The Top Four Invoicing Mistakes

Businesses are often guilty of making four mistakes when it comes to the invoices they’re issuing. Some of these mistakes are small and easily avoided; however, some are larger and can negatively affect the business as a whole.

These mistakes can be easily avoided when using QuickFile to handle your invoicing. However, you have to know what the mistakes are and how they can creep into your processes before you can put fixes in place to avoid them.

1. Not including payment terms

If you don’t specify to your clients when you expect to be paid, how will they know when to pay you?

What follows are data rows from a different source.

<file path="src/rtl/addr_encoder_burst.sv">
// ============================================================================
// addr_encoder_burst : burst address generator with binary / Gray / bit-reverse
//                      encoding and valid/ready handshakes on both sides.
// Revision 1.0
// ============================================================================
`default_nettype none

module addr_encoder_burst #(
  parameter int ADDR_W = 12,
  parameter int LEN_W  = 4
) (
  input  logic              clk,
  input  logic              rst_n,
  input  logic              in_valid,
  output logic              in_ready,
  input  logic [ADDR_W-1:0] in_addr,
  input  logic [LEN_W-1:0]  in_len,
  input  logic [1:0]        mode,
  output logic              out_valid,
  input  logic              out_ready,
  output logic [ADDR_W-1:0] out,
  output logic              out_last,
  output logic              busy
);

  typedef enum logic {
    IDLE  = 1'b0,
    BURST = 1'b1
  } state_t;

  state_t            state_q;
  logic [ADDR_W-1:0] addr_q;
  logic [LEN_W-1:0]  beat_q;
  logic [LEN_W-1:0]  len_q;
  logic [1:0]        mode_q;
  logic [ADDR_W-1:0] out_q;
  logic              last_q;
  logic              valid_q;

  logic [ADDR_W-1:0] addr_d;
  logic [LEN_W-1:0]  beat_d;
  logic              cmd_acc;
  logic              beat_acc;

  function automatic logic [ADDR_W-1:0] enc(input logic [ADDR_W-1:0] a,
                                            input logic [1:0]        m);
    logic [ADDR_W-1:0] b;
    b = a;
    case (m)
      2'd1: b = a ^ (a >> 1);
      2'd2: begin
        for (int i = ADDR_W - 2; i >= 0; i--) begin
          b[i] = b[i+1] ^ a[i];
        end
      end
      2'd3: begin
        for (int i = 0; i < ADDR_W; i++) begin
          b[i] = a[ADDR_W-1-i];
        end
      end
      default: b = a;
    endcase
    return b;
  endfunction

  // The counter is incremented in binary; encoding is applied afterwards.
  assign addr_d   = addr_q + ADDR_W'(1);
  assign beat_d   = beat_q + LEN_W'(1);
  assign beat_acc = valid_q && out_ready;
  assign in_ready = (state_q == IDLE) || (beat_acc && last_q);
  assign cmd_acc  = in_valid && in_ready;

  assign out_valid = valid_q;
  assign out       = out_q;
  assign out_last  = last_q;
  assign busy      = (state_q == BURST);

  always_ff @(posedge clk or negedge rst_n) begin
    if (!rst_n) begin
      state_q <= IDLE;
      addr_q  <= '0;
      beat_q  <= '0;
      len_q   <= '0;
      mode_q  <= 2'd0;
      out_q   <= '0;
      last_q  <= 1'b0;
      valid_q <= 1'b0;
    end else if (cmd_acc) begin
      // Covers both the IDLE start and the back-to-back reload on the last beat.
      state_q <= BURST;
      addr_q  <= in_addr;
      beat_q  <= '0;
      len_q   <= in_len;
      mode_q  <= mode;
      out_q   <= enc(in_addr, mode);
      last_q  <= (in_len == '0);
      valid_q <= 1'b1;
    end else if (beat_acc) begin
      if (last_q) begin
        state_q <= IDLE;
        last_q  <= 1'b0;
        valid_q <= 1'b0;
      end else begin
        addr_q <= addr_d;
        beat_q <= beat_d;
        out_q  <= enc(addr_d, mode_q);
        last_q <= (beat_d == len_q);
      end
    end
  end

endmodule

`default_nettype wire

</file>
<file path="config.mk">
export PLATFORM = sky130hd
export DESIGN_NAME = addr_encoder_burst
export DESIGN_NICKNAME = d
export VERILOG_FILES = /design/src/rtl/addr_encoder_burst.sv
export SDC_FILE = /design/constraint.sdc
export NUM_CORES = 1
export LEC_CHECK = 0
export ABC_AREA = 0
export ABC_CLOCK_PERIOD_IN_PS = 5510
export CAP_MARGIN = 20
export CORE_ASPECT_RATIO = 0.7
export CORE_MARGIN = 2
export CORE_UTILIZATION = 55
export DETAILED_ROUTE_END_ITERATION = 12
export GPL_TIMING_DRIVEN = 0
export PLACE_DENSITY = 0.82
export SETUP_SLACK_MARGIN = 0.5
export SYNTH_ARGS = -nofsm -noshare
export SYNTH_HDL_FRONTEND = slang
export SYNTH_SLANG_ARGS = --single-unit
export TNS_END_PERCENT = 1
</file>
<file path="constraint.sdc">
create_clock -name clk -period 5.51 [get_ports clk]
set_input_delay 0.551 -clock clk [delete_from_list [all_inputs] [get_ports clk]]
set_output_delay 0.551 -clock clk [all_outputs]
set_load 0.01 [all_outputs]
</file>
# Yosys cells after proc, flatten, opt, wreduce, memory -nomap -nowiden
# Cells that the tools add are included.
# totals
reg_bits	36
inputBits	22
output_inout_bits	16
wordCells	70
# classes
addsub	2
n_eq_ne	8
mux	19
n_bitwise	25
reduce_logical	9
# op_table
operator	count
12-bit two-way mux	6
11-bit one-hot mux with 3 select lines	2
12-bit by 11-bit bitwise XOR with 12-bit output	2
1-bit bitwise XOR	22
12-bit by 1-bit adder with 12-bit output, second input constant	1
4-bit two-way mux	3
2-bit == test, second input constant	4
1-bit two-way mux	6
4-bit by 1-bit adder with 4-bit output, second input constant	1
2-bit by 1-bit == test with 1-bit output, second input constant	2
4-bit == test	1
4-bit logical NOT	1
1-bit one-hot mux with 2 select lines	2
2-bit AND reduction	2
2-bit nonzero test	2
1-bit logical AND	3
2-bit by 1-bit != test with 1-bit output, second input constant	1
1-bit logical OR	1
1-bit inverter	1

# Longest topological paths before layout
# logic_depth
depth_word	16
ltp_mapped	9
depth_no_buf	8

# Least setup slack after synthesis
# OpenSTA, ideal clock, no wires.
# synth_timing
path_kind	register to register
startpoint	reg addr_q[1]
endpoint	reg out_q[6], in the netlist out[6]
setup_ns	0.126
arrival_time_ns	2.367
required_time_ns	5.384
slack_ns	3.017
stages_incl_launch_ff	10
cell_sequence	dfrtp_1 > ha_1 > and3_1 > buf_2 > a211oi_1 > o21a_1 > nor2_4 > xnor3_2 > xnor2_1 > a221o_1
# synth_between
elab_chain_len	10
word_cells_on_any_way	11
# synth_lines
element	line_no	rtl
start, declared	32	logic [ADDR_W-1:0] addr_q;
start signal, assigned	91	addr_q <= in_addr;
start signal, assigned	104	addr_q <= addr_d;
12-bit by 1-bit adder with 12-bit output *	67	assign addr_d = addr_q + ADDR_W'(1);
1-bit bitwise XOR (5 in series)	53	b[i] = b[i+1] ^ a[i];
11-bit one-hot mux with 3 select lines *	49	case (m)
12-bit two-way mux *	99	if (last_q) begin
12-bit two-way mux *	98	end else if (beat_acc) begin
12-bit two-way mux *	88	end else if (cmd_acc) begin
end signal, assigned	95	out_q <= enc(in_addr, mode);
end signal, assigned	106	out_q <= enc(addr_d, mode_q);
end, declared	36	logic [ADDR_W-1:0] out_q;
# Mark *: on every way between the ends. The rest lies on a longest branch, timed or not. The select of a mux whose other input is x is not followed.
# A chain may end at the register's enable or synchronous reset.

# Worst setup path in the final report
# layout_timing
startpoint	in out_ready
endpoint	reg out_q[9], in the netlist out[9]
# layout_between
elab_chain_len	6
word_cells_on_any_way	8
# layout_lines
element	line_no	rtl
start, declared	20	input logic out_ready,
1-bit logical AND *	69	assign beat_acc = valid_q && out_ready;
1-bit logical AND	70	assign in_ready = (state_q == IDLE) || (beat_acc && last_q);
1-bit logical OR	70	
1-bit logical AND	71	assign cmd_acc = in_valid && in_ready;
2-bit by 1-bit != test with 1-bit output (no source line) / 2-bit nonzero test (equally long branches)	n/a	
2-bit AND reduction (no source line)	n/a	
# Mark *: on every way between the ends. The rest lies on a longest branch, timed or not.

==> metrics.csv <==
stage;metric;value;unit
setup_path;slowest_stage;clkdlybuf4s50_1;
power;p_comb_share;70.7;%
placement;place_hpwl;8.963;mm
timing;fin_setup_tns;0;ns
layout;antenna_cells;0;
run_status;status;completed;
setup_path;r2r_cells;8;
power;swShare;49.09;%
floorplanning;ioPinCount;38;
layout;syn_to_final_growth;13.15;%
timing;period_needed;3.079;ns
synthesis;synth.yosys.seq_area_share;24.15;%
layout;register_area;900.9;sq um
layout;num-nets-final;526;
grt;grt_pass1_wl;18.30;mm
run;drv_cap;0;
synthesis;synth_most_common_cell;nand2_1;
clock_tree;cts_setup_buffers;0;
routing;wl_per_cell;19.74;um
setup_path;end_kind;register;
floorplanning;die_x;102.4;um
synthesis;syn_inst;466;
setup_path;crit_chain;clkdlybuf4s50_1, a21bo_2, and2_0, clkbuf_1, clkbuf_1, buf_1, a31oi_1, a21oi_1;
timing;max_freq;324.8;MHz
setup_path;r2r-start;addr_q[1];
setup_path;cpMostUsedCell;clkbuf_1;
routing;antenna_left;0;
setup_path;cp-start-kind;input pin;
power;seqPwrFrac;20.7;%
clock_tree;cts-hold-fix-buffers;0;
timing;maxSlewHeadroom;41.90;%
clock_tree;cts_tree;yes;
placement;gp_congestion;0.9838;
synthesis;ys_warn_count;0;
clock_tree;clock_sinks;36;
routing;vias;3958;
grt;grt_pass1_vias;3494;
setup_path;path_max_fanout;10;
power;p_int;0.001184;W
layout;final_core_utilization;63.34;%
synthesis;yosysTopAreaCell;dfrtp_1;
layout;drive_gt1_share;10.74;%
power;peakVddDrop;357.1;uV
layout;n_fill_cell;606;
floorplanning;dieArea;0.007467;sq mm
timing;worst_clock_skew;0.009847;ns
clock_tree;cts_made_buffers;5;
synthesis;synth_top_area_share;24.15;%
setup_path;path_class;in -> reg;
synthesis;synth_edf_count;0;
placement;port_buffers;29;
clock_tree;cts.htree.levels;2;
setup_path;reg2reg_slack;2.68;ns
power;powerDensity;550.9;mW/mm^2
timing;finalCritPeriodShare;55.87;%
clock_tree;root_buffer;clkbuf_8;
clock_tree;cts_buffer_depth;2;
grt;antenna_found_initial;0;
synthesis;ys_ff_latch;36;
timing;finalSetupViolCount;0;
synthesis;synth.area.top_cells;dfrtp_1 24%, xnor2_1 5.9%, nand2_1 5.6%, a21oi_1 4.6%, o21ai_0 4.6%;
setup_path;required;5.74;ns
routing;drc;0;
grt;overflow;0;
timing;slew_viol_final;0;
routing;dr.first_iter.drc_count;464;
routing;drt-pass1-iter-count;5;
timing;rsz0062_at_grt;no;
setup_path;slowest_delay;0.57;ns
setup_path;rr_endpoint;out[1];
power;clkPwrFrac;8.6;%
floorplanning;rows;25;
synthesis;synth_ff_type;dfrtp_1;
power;leakagePower;1.730;nW
synthesis;synth_fp_nets;490;
synthesis;ys_top_cells_by_count;56 x nand2_1, 37 x nor2_1, 36 x dfrtp_1, 34 x a21oi_1, 34 x o21ai_0;
grt;grt_usage;32.05;%
setup_path;crit_arrival;3.31;ns
timing;final_hold_viol_count;0;
layout;multi_input_area;0.002571;sq mm
grt;grt_max_degree;37;
hold_path;hold_class;in -> async;
routing;wl;11.79;mm
floorplanning;core;0.006663;sq mm
clock_tree;clk_pin_slew;0.09;ns
power;power.switching;0.001141;W
synthesis;syn_area_per_cell;8.004;sq um
synthesis;async_reset_ff_share;100.0;%
floorplanning;die_y;72.90;um
floorplanning;start_util;55.98;%
timing;worst_slew_pin_slew;0.8715;ns
clock_tree;clock_latency;0.30;ns
routing;via_per_inst;6.630;
synthesis;synthDistinctLibCells;85;
clock_tree;cts_resized;0;
synthesis;syn_area;0.003730;sq mm
## sequential cells by signal, indices dropped and copies added, names as in the netlist
register and flops:
addr_q 12, out 12, beat_q 4, len_q 4, mode_q 2, out_last 1, out_valid 1
## how the worst max path moves through the flow
| stage | endpoint | start | depth (start not counted) | slack (ns) |
|---|---|---|---|---|
| after floorplan | out[6] | addr_q[1] | 9 | 3.02 |
| final | out[9] | out_ready | 8 | 2.43 |
| after detailed placement | out[9] | out_ready | 8 | 2.29 |
| after global routing | out[9] | out_ready | 8 | 2.36 |
| after CTS | out[9] | out_ready | 8 | 2.60 |
| after global placement | out[9] | out_ready | 8 | 2.25 |
## kinds of logic (layout without fill, tap and decap cells)
| family | after synthesis | in the layout | share of synthesized area (%) |
|---|---|---|---|
| compound gates | 154 | 154 | 29.45 |
| xor+xnor | 42 | 42 | 13.62 |
| fa+ha+maj | 3 | 3 | 0.9392 |
| buf+inv | 56 | 93 | 6.910 |
| flops | 36 | 36 | 24.15 |
| mux | 7 | 7 | 1.912 |
| simple gates | 168 | 168 | 23.01 |
## cell type report
type	instances	share of cell area (%)
multi-input cells	374	60.93
flip-flops and latches	36	21.35
repair buffers	29	6.760
plain buffers	42	4.862
well taps	94	2.787
clock buffers	5	1.631
inverters	14	1.245
clock inverters	3	0.4447
## placed cells by master, fill, tap and decap left out, types with 5 or more instances in the layout
cell type / count
nor2_1: 37
dfrtp_1: 36
xnor3_1: 5
clkbuf_8: 5
inv_1: 14
buf_2: 11
nor3_1: 10
clkbuf_1: 23
and3_1: 6
xor2_1: 6
a211oi_1: 6
o22ai_1: 6
nor2b_1: 5
o211ai_1: 5
xnor2_1: 25
a21oi_1: 34
mux2i_1: 6
and2_1: 5
a22oi_1: 6
clkdlybuf4s50_1: 28
o31ai_1: 9
o21ai_0: 34
a221o_1: 6
nand2_1: 56
nand3_1: 16
## layer usage
metal / up-vias / GRT usage, % / wire [um]
met5: - / 0 / 0
met4: 0 / 7.407 / 194
met3: 27 / 8.429 / 1296
met2: 262 / 46.55 / 5104
met1: 1882 / 47.62 / 5191
li1: 1787 / - / -
## worst max-delay path, delay by kind of cell
family | cells | cell delay [ns]
buffers and inverters | 4 | 2.05
AND/OR/NAND/NOR | 1 | 0.12
AO/OA/AOI/OAI | 3 | 0.58
## per-stage QoR
step           std cells  cell area, sq um  power, W  setup slack, ns  hold slack, ns
6_report             597              4220  0.002325            2.431          0.3492
5_1_grt              597              4220  0.002493            2.363          0.4305
4_1_cts              597              4220  0.002286            2.599          0.3931
3_5_place_dp         589              4133  0.002081            2.285          0.4938
3_3_place_gp         589              4138  0.002045            2.254          0.4801
2_1_floorplan        466              3730  0.001651            3.017          0.2554
## power groups by stage
stage	clock (W)	sequential, W	combinational, W
floorplan	0	0.000482	0.00117
global placement	0	0.000478	0.00157
detailed placement	0	0.000484	0.00160
CTS	0.000199	0.000479	0.00161
global route	0.000210	0.000497	0.00179
finish	0.000200	0.000481	0.00164
Note: power is estimated with default switching activity, not from simulation.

While you might have a contract in place that specifies that you expect payment in 7 days, if you don’t specify this on the invoice, your client might not know. This can happen in cases where a specific department signs the contract and a separate department handles invoices. You can’t be sure that they will communicate the invoice terms to each other.

To avoid this, you should state your payment terms on the invoice.

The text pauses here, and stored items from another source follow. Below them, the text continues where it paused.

### config.mk
export PLATFORM = sky130hd
export DESIGN_NAME = uart_rx_param
export DESIGN_NICKNAME = d
export VERILOG_FILES = /design/src/rtl/uart_rx_param.sv
export SDC_FILE = /design/constraint.sdc
export NUM_CORES = 1
export LEC_CHECK = 0
export ABC_AREA = 1
export BUFFER_PORTS_ARGS = -buffer_cell sky130_fd_sc_hd__buf_2
export CAP_MARGIN = 20
export CORE_MARGIN = 4
export CORE_UTILIZATION = 45
export CTS_BUF_LIST = sky130_fd_sc_hd__clkbuf_8 sky130_fd_sc_hd__clkbuf_16
export CTS_CLUSTER_DIAMETER = 50
export DETAILED_ROUTE_END_ITERATION = 7
export PLACE_DENSITY = 0.7
export SETUP_SLACK_MARGIN = 0.05
export SYNTH_ARGS = -nofsm -noshare
export SYNTH_HDL_FRONTEND = slang
export SYNTH_SLANG_ARGS = --single-unit
### constraint.sdc
create_clock -name clk -period 1.3 [get_ports clk]
set_input_delay 0.13 -clock clk [delete_from_list [all_inputs] [get_ports clk]]
set_output_delay 0.13 -clock clk [all_outputs]
set_load 0.01 [all_outputs]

Within QuickFile, we make this easy by allowing you to set the default payment terms at an account level in the invoice customisation area of your account settings. Alternatively, if you have a few clients for whom you would like to have different terms, you can change them on a client-by-client basis.

What should your payment terms be?

There’s no right or wrong answer here, depending on how your business operates. Typically, businesses set their payment terms as 7, 10, 14, or 30 days; this means that once the client has received the invoice, they have until the specified payment term to pay you the amount due.

While you might think you’re being kind by allowing your clients 30 days to pay you, you need to consider how this will affect your business and how you operate. If you have bills due in this time period from your suppliers, will you be able to afford them?

2. Not specifying the payment method

Have you considered all the different payment methods and whether your business can accept them? If a client turns up at your door attempting to pay in cash, would you be able to accept it from them, or would you have to turn them away?

If you’re clear with your clients about the payment methods you accept, you can avoid situations such as these.

Within QuickFile, there are two ways you can let your clients know which payment methods you can accept.

  1. If you accept online payments, you can define these at an account level, then if the client wants to pay online, they are only shown the methods that you accept. For example, if you accept payments via PayPal and have your PayPal account connected to your QuickFile account, your clients can pay you via PayPal straight from the invoice.
  2. If you accept payment via bank transfer or cheque, you can give your clients the details in the footnotes section of the invoice. You can even make them bold so they stand out from the rest of the information there.

3. Not sending invoices in a timely manner

This will depend on how your business works, whether you invoice upfront or after work has been completed. However, you need to remember that your client should receive the invoice when they expect you to send it.

If they expect you to send it after completion of the work, but you send it before, they’re unlikely to pay until they have received the completed work. However, if your payment terms state that you expect payment the next working day, this can cause a conflict in expectations.

Similarly, if you forget to invoice your client at all, don’t expect them to be upfront and honest about the mistake, after all, they’ve now had free work from you.

Using Estimates within QuickFile lets you see which estimates have been accepted, declined, and converted into invoices, which can help you keep track of when you should be sending your invoices.

4. Not following up on invoices

Once you’ve invoiced your client and notified them of your payment terms, they know when you’re expecting to be paid. But what happens if they don’t pay when you’re expecting it?

The first step is to make the client aware that they’ve not paid you on time and that if they continue to withhold payment, you may have to charge interest on the balance due.

QuickFile can help you with this by sending automatic reminders once an invoice becomes overdue, with periodic reminders sent afterwards.